WHAT YOU NEED TO DO: Select and reproduce each line of the listing below that bears the string "path".

PROVIDED DATA:

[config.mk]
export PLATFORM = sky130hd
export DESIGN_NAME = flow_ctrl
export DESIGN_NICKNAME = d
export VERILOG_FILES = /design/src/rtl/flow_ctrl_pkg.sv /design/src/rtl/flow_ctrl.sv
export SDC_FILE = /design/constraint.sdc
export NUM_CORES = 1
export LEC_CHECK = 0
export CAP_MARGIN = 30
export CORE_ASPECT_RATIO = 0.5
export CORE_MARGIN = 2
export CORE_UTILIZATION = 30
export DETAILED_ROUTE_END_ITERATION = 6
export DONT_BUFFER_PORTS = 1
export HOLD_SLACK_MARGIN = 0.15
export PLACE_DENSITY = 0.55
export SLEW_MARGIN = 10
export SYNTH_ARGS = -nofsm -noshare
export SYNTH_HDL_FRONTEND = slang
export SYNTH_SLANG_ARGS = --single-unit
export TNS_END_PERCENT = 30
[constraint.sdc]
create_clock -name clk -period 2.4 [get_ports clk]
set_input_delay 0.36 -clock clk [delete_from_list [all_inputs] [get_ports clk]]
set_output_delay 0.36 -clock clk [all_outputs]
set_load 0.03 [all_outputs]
---
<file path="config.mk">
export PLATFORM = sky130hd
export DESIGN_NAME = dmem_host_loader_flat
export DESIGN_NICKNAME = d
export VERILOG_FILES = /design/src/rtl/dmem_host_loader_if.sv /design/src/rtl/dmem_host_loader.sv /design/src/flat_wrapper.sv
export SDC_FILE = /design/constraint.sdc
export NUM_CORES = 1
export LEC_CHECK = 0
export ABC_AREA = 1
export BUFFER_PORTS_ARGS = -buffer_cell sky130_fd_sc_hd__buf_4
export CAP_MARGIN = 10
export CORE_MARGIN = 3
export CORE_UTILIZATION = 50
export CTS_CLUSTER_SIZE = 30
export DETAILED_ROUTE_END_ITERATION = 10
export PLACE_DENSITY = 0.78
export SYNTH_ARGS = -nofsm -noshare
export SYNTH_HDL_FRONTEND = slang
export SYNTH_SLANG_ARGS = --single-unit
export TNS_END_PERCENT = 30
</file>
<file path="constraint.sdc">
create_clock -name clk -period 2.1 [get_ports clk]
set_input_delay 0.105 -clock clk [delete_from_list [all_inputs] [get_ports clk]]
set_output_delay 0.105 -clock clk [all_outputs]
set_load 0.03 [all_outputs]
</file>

COMPLETED TASK:
<file path="config.mk">
<file path="constraint.sdc">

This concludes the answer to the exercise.